Prediction results of stroke severity in external data when training relied on the larger, multi‐site MRI‐GENIE training dataset. For both ridge regression (A) and support vector regression (B), there was a clear benefit from integrating information from indirect connectivity techniques, in case of FDC once combined with lesion volume information. The significantly highest performance was achieved by SDC in case of ridge regression and FDC with lesion volume information for support vector regression (pair‐wise t‐tests, level of significance P < 0.05, FWE‐corrected for multiple comparisons). For the ease of interpretation of the bar graphs, the winning model is marked with a small, exemplary brain rendering representing the respective lesion representation.

Figure 6

Prediction results when training relied on the WashU cohort (A) or downsampled sets of the MGH and MRI‐GENIE cohorts (B, C). On the left, prediction performance across lesion features is summarized in box plots: The prediction performance obtained via cross‐validation in the training datasets depended on the actual training cohort and was on average higher for the single‐center cohorts, that is, WashU and MGH compared to the multicenter MRI‐GENIE cohort. These differences could conceivably originate from cohort‐specific patient characteristics and inclusion/exclusion criteria (given that the sample size itself was the same in all three scenarios).

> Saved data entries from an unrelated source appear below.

What follows belongs to an exercise in optimizing a design on an open flow for small area; a production flow would make more cautious choices.
Only simulation tests tie the RTL to the original design; equivalence was not proved.
No driver is modelled on the clock port, so clocking that relies on it looks cheaper here than on a real chip.
Power and IR drop assume default switching activity.

$ cat flow/flow/run.sh
#!/bin/bash
# The standard layout (standard.sh, the standard flow's own ORFS flow) with these changes:
# ports buffered with buf_1 instead of the delay cell buffer_ports picks;
# a clock tree of clkbuf_8 leaf clusters without dummy loads; and global
# routing that leaves more of met1/met2 free for pin access (fastroute.tcl);
# and entry select lines driven by one size-2 gate each (size_selects.tcl).
# Synthesis runs first on its own, unchanged.
set -euo pipefail
here=$(pwd)
bash standard.sh synth > standard_synth.log 2>&1
bash standard.sh \
  "BUFFER_PORTS_ARGS=-buffer_cell sky130_fd_sc_hd__buf_1" \
  "CTS_ARGS=-sink_clustering_enable -repair_clock_nets -sink_clustering_size 16 -sink_clustering_max_diameter 70 -buf_list sky130_fd_sc_hd__clkbuf_8 -dont_use_dummy_load" \
  "FASTROUTE_TCL=$here/flow/fastroute.tcl" \
  "PRE_CTS_TCL=$here/flow/size_selects.tcl" \
  finish > standard_make.log 2>&1
$ cat flow/flow/fastroute.tcl
# Global routing layers as the platform's fastroute.tcl sets them, but with
# less of met1 and met2 given to global routes, so that the detailed router
# has room on them for the pin access of the dense AOI cells.
set_global_routing_layer_adjustment met1 0.6
set_global_routing_layer_adjustment met2 0.35
set_global_routing_layer_adjustment met3-$::env(MAX_ROUTING_LAYER) 0.2

set_routing_layers -clock $::env(MIN_CLK_ROUTING_LAYER)-$::env(MAX_ROUTING_LAYER)
set_routing_layers -signal $::env(MIN_ROUTING_LAYER)-$::env(MAX_ROUTING_LAYER)
$ cat flow/flow/size_selects.tcl
# Sourced before CTS (PRE_CTS_TCL). Each entry select line and write data bus
# has about 32 loads. The placement-time repair drove them with a small gate
# plus one or two large buffers; drive each with one gate of drive 2 instead:
# remove the buffers such gates drive, then upsize the drivers that are left
# with more than 20 loads. Synthesis sized the write-cell AOI22s up for speed
# a 4 ns clock does not need; take those back to size 1 (the timing repair in
# CTS follows). Then legalize.
set db [ord::get_db]
set blk [ord::get_db_block]
set drv_re {__((clk)?inv|(clk)?buf|nand2|nand3)_[0-9]+$}
set rm {}
foreach inst [$blk getInsts] {
  if {![regexp {__buf_[0-9]+$} [[$inst getMaster] getName]]} continue
  set in ""
  foreach it [$inst getITerms] { if {[$it isInputSignal]} { set in [$it getNet] } }
  if {$in eq "" || [$in getSigType] ne "SIGNAL"} continue
  foreach it [$in getITerms] {
    if {[$it isOutputSignal] && [regexp $drv_re [[[$it getInst] getMaster] getName]]} {
      lappend rm [$inst getName]
    }
  }
}
puts "size_selects: removing [llength $rm] buffers"
if {[llength $rm] > 0} { remove_buffers {*}$rm }
set up {
  sky130_fd_sc_hd__inv_1 sky130_fd_sc_hd__inv_2
  sky130_fd_sc_hd__clkinv_1 sky130_fd_sc_hd__inv_2
  sky130_fd_sc_hd__buf_1 sky130_fd_sc_hd__buf_2
  sky130_fd_sc_hd__clkbuf_1 sky130_fd_sc_hd__buf_2
  sky130_fd_sc_hd__nand2_1 sky130_fd_sc_hd__nand2_2
  sky130_fd_sc_hd__nand3_1 sky130_fd_sc_hd__nand3_2
}
set down {
  sky130_fd_sc_hd__a22oi_2 sky130_fd_sc_hd__a22oi_1
  sky130_fd_sc_hd__a22oi_4 sky130_fd_sc_hd__a22oi_1
}
set nup 0
set ndown 0
foreach inst [$blk getInsts] {
  set m [[$inst getMaster] getName]
  if {[dict exists $up $m]} {
    foreach it [$inst getITerms] {
      if {[$it isOutputSignal] && [$it getNet] ne "NULL" && [llength [[$it getNet] getITerms]] > 21} {
        $inst swapMaster [$db findMaster [dict get $up $m]]
        incr nup
      }
    }
  } elseif {[dict exists $down $m]} {
    $inst swapMaster [$db findMaster [dict get $down $m]]
    incr ndown
  }
}
puts "size_selects: upsized $nup drivers, downsized $ndown cells"
detailed_placement
estimate_parasitics -placement
$ cat flow/standard.sh
#!/bin/bash
# synth_recipe.tcl (not shown) runs the flow's synth.tcl, then flattens the netlist and writes it again
# the make line also repeats each setting of config.mk as NAME=value (left out here)
make -C /OpenROAD-flow-scripts/flow DESIGN_CONFIG=/design/flow/config.mk WORK_HOME=/design/flow/orfs CLKGATE_MAP_FILE= SYNTH_SCRIPT=/design/flow/synth_recipe.tcl "${@:-finish}"
$ cat flow/config.mk
export PLATFORM = sky130hd
export DESIGN_NAME = reg_file_mp
export DESIGN_NICKNAME = reg_file_mp
export VERILOG_FILES = /design/flow/design.v
export SDC_FILE = /design/flow/constraint.sdc
export NUM_CORES = 4
export LEC_CHECK = 0
export CAP_MARGIN = 20
export CELL_PAD_IN_SITES_DETAIL_PLACEMENT = 2
export CELL_PAD_IN_SITES_GLOBAL_PLACEMENT = 2
export CORE_MARGIN = 2
export CORE_UTILIZATION = 40
export PLACE_DENSITY = 0.55
export SLEW_MARGIN = 20
export SYNTH_HIERARCHICAL = 1
$ cat flow/constraint.sdc
create_clock -name core_clock -period 4.0 [get_ports {clk}]
set_input_delay 0.8000 -clock core_clock [delete_from_list [all_inputs] [get_ports {clk}]]
set_output_delay 0.8000 -clock core_clock [all_outputs]
set_load 0.01 [all_outputs]
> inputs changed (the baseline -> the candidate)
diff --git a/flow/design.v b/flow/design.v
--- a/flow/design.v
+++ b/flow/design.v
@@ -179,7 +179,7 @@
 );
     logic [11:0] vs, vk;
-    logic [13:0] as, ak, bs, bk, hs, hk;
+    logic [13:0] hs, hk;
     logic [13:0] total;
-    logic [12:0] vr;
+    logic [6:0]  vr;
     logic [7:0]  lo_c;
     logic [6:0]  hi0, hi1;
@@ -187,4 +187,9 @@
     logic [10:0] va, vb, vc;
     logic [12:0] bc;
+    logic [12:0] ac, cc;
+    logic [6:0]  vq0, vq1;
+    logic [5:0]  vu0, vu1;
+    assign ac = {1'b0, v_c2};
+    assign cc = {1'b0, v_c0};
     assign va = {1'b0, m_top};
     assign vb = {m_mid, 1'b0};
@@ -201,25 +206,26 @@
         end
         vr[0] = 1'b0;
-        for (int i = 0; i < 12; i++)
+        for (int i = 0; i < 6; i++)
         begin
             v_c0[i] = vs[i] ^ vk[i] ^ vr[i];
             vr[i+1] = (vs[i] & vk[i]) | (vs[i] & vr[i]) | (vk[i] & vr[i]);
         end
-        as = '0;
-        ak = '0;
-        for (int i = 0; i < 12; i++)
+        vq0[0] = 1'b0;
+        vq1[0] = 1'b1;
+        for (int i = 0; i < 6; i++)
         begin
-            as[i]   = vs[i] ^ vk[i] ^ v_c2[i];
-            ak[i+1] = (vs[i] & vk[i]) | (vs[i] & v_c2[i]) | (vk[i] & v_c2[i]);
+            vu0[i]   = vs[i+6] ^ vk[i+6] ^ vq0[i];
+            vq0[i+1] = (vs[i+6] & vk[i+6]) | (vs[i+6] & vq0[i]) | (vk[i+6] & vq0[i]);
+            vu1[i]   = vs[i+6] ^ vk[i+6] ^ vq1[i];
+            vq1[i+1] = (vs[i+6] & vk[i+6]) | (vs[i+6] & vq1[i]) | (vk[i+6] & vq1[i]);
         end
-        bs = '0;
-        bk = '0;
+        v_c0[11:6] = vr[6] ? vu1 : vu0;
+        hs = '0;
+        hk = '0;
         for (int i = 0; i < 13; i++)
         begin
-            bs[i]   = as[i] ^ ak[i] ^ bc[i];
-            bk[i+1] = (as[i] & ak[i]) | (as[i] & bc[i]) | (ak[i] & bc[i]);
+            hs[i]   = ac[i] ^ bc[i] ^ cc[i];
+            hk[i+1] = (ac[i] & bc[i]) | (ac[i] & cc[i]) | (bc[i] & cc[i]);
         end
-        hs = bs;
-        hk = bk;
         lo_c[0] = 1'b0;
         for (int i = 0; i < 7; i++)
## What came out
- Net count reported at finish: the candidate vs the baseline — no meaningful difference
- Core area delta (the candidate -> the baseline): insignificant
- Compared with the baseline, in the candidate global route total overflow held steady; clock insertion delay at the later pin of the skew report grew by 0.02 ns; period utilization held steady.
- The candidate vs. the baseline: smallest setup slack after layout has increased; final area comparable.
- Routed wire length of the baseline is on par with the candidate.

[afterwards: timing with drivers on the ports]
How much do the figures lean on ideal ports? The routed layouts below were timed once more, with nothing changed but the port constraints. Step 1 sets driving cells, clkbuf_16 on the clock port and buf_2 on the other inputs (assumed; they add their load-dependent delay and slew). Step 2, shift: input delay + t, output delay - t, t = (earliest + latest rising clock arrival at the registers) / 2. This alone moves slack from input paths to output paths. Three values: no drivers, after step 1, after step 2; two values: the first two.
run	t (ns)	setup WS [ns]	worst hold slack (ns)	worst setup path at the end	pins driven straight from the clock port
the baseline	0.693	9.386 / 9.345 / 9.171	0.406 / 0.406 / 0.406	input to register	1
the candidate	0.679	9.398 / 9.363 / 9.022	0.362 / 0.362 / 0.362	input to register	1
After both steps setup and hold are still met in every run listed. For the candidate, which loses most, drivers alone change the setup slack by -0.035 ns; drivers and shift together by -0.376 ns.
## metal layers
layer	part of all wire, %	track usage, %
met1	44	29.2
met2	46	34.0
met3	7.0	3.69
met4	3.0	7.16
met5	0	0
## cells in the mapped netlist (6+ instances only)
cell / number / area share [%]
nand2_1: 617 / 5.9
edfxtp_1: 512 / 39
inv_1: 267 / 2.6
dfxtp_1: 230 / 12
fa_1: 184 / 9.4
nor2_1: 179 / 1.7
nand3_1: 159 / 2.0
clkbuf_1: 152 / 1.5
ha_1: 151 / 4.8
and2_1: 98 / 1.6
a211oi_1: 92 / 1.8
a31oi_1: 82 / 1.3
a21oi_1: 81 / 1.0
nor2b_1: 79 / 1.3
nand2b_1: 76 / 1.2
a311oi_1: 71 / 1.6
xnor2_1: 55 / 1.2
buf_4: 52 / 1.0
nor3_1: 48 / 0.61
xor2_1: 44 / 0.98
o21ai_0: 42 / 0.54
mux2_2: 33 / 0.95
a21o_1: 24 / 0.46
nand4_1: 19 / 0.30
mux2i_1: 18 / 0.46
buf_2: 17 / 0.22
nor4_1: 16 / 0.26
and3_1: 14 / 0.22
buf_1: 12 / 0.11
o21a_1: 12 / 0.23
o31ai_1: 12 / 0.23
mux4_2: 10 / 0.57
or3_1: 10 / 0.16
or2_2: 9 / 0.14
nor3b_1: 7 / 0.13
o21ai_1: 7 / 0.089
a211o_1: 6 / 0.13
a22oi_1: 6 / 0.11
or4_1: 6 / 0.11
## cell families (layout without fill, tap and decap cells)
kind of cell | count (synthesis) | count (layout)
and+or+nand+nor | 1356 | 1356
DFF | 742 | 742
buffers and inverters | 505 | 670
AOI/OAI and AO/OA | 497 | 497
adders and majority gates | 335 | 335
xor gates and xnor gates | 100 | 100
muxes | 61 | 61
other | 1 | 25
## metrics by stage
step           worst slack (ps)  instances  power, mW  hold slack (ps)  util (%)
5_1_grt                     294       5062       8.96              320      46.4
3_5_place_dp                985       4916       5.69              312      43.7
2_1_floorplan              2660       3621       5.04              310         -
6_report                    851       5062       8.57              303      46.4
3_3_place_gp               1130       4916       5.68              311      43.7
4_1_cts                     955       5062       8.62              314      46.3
Background: an optimization exercise with open tools, aiming at small area. Do not read the settings as production practice. The RTL was checked by simulation tests, not by an equivalence proof against the original design.

===== flow/config.mk =====
export PLATFORM = sky130hd
export DESIGN_NAME = cordic
export DESIGN_NICKNAME = cordic
export VERILOG_FILES = /design/flow/design.v
export SDC_FILE = /design/flow/constraint.sdc
export NUM_CORES = 4
export LEC_CHECK = 0
export CAP_MARGIN = 20
export CORE_MARGIN = 2
export CORE_UTILIZATION = 80
export CTS_BUF_LIST = sky130_fd_sc_hd__clkbuf_16
export CTS_CLUSTER_DIAMETER = 90
export CTS_CLUSTER_SIZE = 24
export SLEW_MARGIN = 20
export SYNTH_HIERARCHICAL = 1
export SYNTH_MINIMUM_KEEP_SIZE = 0

===== flow/constraint.sdc =====
create_clock -name core_clock -period 5.0 [get_ports {clk}]
set_input_delay 1.0000 -clock core_clock [delete_from_list [all_inputs] [get_ports {clk}]]
set_output_delay 1.0000 -clock core_clock [all_outputs]
set_load 0.01 [all_outputs]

Of note, the overall prediction performance in external data was generally low across all three samples (on average <~9%). On the right, graphics visualize the winning lesion feature in each individual scenario: While SDC led to the significantly highest prediction performance for all prediction model and cross‐validation vs. external data combinations in the WashU cohort, the situation became more complex for the further two cohorts: Here, all three lesion features, that is, lesion location, structural disconnection, and functional disconnection excelled in different scenarios. As is also the case in Figures 5 and 7, the winning representation is visually highlighted by brain renderings. The renderings themselves present examples of the respective lesion representation but cannot be interpreted with respect to voxel‐wise importances.

Figure 7

Prediction results when training relied on the MGH cohort (A) or MRI‐GENIE cohort (B). The left columns present cross‐validated estimates in the training datasets, while the right columns represent estimates for the external test data. The upper row presents ridge regression and the lower row supper vector regression results.